Killing Africans

Matthew Hoy
By Matthew Hoy on May 24, 2009

The U.N. is reversing its position supporting the use of indoor spraying of DDT to prevent malaria in Africa.

In 2006, after 25 years and 50 million preventable deaths, the World Health Organization reversed course and endorsed widespread use of the insecticide DDT to combat malaria. So much for that. Earlier this month, the U.N. agency quietly reverted to promoting less effective methods for attacking the disease. The result is a victory for politics over public health, and millions of the world's poor will suffer as a result.

The U.N. now plans to advocate for drastic reductions in the use of DDT, which kills or repels the mosquitoes that spread malaria. The aim "is to achieve a 30% cut in the application of DDT worldwide by 2014 and its total phase-out by the early 2020s, if not sooner," said WHO and the U.N. Environment Program in a statement on May 6.

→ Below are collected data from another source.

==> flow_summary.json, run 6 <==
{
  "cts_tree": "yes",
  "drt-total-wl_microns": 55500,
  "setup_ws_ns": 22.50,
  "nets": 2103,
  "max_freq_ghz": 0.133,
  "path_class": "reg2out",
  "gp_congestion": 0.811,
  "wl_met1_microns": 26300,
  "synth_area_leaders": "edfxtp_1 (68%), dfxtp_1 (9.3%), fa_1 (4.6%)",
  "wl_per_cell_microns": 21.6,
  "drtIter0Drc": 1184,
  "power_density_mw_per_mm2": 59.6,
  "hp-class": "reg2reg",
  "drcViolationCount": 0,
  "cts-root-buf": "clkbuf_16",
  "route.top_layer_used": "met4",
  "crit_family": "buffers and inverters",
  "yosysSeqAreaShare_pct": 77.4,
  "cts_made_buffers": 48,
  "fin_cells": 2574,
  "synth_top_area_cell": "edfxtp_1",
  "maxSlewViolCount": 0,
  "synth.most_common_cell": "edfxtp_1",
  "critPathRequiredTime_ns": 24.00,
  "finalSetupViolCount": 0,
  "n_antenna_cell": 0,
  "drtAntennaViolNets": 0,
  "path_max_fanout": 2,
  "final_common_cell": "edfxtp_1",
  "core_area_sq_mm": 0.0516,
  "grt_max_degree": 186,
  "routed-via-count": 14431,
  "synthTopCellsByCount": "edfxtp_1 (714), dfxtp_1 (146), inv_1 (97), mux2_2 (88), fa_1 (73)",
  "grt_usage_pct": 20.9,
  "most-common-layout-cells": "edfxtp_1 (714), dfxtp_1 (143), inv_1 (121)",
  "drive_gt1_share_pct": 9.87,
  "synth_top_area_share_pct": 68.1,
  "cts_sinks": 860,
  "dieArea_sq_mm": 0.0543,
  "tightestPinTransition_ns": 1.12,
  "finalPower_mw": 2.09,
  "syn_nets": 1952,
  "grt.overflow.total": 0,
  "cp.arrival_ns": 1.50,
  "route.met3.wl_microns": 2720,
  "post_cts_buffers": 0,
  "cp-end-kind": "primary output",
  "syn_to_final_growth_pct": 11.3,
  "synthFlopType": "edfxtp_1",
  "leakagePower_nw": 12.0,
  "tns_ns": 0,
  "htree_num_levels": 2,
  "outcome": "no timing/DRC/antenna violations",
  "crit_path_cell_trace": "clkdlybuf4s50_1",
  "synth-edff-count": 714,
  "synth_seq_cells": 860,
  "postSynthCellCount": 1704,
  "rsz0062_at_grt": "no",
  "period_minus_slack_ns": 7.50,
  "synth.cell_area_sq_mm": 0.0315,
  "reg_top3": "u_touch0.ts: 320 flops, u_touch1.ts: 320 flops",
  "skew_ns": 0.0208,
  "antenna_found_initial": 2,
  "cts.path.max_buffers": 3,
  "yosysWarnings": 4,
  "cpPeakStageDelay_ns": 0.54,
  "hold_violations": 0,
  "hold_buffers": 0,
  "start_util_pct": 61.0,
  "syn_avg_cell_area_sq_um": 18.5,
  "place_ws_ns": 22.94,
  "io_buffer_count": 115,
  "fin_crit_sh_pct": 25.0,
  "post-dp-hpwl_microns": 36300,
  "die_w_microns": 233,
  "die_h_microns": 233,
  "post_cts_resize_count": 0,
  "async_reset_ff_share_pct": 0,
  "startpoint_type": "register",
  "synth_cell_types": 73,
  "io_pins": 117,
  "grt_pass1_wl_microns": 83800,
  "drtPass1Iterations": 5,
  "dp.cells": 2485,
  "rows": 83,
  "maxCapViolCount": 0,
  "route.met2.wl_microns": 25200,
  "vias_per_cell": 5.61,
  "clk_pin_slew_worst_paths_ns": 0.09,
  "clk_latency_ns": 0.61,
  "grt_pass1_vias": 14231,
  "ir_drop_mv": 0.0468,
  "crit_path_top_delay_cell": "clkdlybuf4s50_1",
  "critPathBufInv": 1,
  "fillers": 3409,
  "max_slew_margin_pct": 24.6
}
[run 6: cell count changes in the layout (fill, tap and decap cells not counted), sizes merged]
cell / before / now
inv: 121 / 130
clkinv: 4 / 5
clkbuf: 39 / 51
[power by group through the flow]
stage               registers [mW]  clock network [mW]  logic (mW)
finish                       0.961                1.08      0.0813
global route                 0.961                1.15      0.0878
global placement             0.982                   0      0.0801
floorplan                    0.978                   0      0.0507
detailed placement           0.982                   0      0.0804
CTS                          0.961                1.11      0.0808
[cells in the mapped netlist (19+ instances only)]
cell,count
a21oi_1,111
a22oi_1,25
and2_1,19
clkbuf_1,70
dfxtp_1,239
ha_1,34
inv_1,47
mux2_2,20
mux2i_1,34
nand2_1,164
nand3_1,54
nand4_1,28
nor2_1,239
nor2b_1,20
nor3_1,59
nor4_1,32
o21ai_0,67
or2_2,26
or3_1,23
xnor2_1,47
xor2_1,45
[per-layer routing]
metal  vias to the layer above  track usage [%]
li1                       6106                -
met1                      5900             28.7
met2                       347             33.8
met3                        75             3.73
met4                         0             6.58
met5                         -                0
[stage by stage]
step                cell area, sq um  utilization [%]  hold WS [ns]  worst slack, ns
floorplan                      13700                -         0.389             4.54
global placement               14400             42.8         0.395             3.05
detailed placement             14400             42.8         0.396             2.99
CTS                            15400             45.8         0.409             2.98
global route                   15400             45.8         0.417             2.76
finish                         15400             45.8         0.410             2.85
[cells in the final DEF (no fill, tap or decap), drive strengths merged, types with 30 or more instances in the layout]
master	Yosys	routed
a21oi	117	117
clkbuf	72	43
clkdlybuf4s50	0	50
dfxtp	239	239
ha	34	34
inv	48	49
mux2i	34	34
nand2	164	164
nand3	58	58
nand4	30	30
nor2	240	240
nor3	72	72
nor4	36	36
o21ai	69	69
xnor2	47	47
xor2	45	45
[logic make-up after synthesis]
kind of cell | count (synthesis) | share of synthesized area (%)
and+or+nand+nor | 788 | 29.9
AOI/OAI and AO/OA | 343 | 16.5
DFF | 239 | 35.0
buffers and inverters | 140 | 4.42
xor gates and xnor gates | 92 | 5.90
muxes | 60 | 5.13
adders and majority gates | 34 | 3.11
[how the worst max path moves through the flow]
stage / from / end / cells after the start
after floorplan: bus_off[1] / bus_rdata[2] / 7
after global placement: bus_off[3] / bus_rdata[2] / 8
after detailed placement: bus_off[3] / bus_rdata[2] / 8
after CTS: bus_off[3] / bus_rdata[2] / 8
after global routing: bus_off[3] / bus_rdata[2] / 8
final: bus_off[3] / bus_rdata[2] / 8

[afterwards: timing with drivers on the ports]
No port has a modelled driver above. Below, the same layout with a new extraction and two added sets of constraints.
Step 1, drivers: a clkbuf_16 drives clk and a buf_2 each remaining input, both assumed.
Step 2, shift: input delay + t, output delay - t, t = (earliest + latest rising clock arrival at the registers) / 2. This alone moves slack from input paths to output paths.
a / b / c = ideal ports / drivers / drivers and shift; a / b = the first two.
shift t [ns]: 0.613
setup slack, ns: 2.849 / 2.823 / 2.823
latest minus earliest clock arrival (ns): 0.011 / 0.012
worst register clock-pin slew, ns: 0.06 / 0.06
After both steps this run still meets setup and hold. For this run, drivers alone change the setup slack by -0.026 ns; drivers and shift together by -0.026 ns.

Citing a five-year pilot program that reduced malaria cases in Mexico and South America by distributing antimalaria chloroquine pills to uninfected people, U.N. officials are ready to push for a "zero DDT world." Sounds nice, except for the facts. It's true that chloroquine has proven effective when used therapeutically, as in Brazil. But it's also true that scientists have questioned the safety of the drug as an oral prophylactic because it is toxic and has been shown to cause heart problems.

Most malarial deaths occur in sub-Saharan Africa, where chloroquine once worked but started failing in the 1970s as the parasite developed resistance. Even if the drugs were still effective in Africa, they're expensive and thus impractical for one of the world's poorest regions. That's not an argument against chloroquine, bed nets or other interventions. But it is an argument for continuing to make DDT spraying a key part of any effort to eradicate malaria, which kills about a million people -- mainly children -- every year. Nearly all of this spraying is done indoors, by the way, to block mosquito nesting at night. It is not sprayed willy-nilly in jungle habitat.

So, millions will continue to die as environmentalists applaud.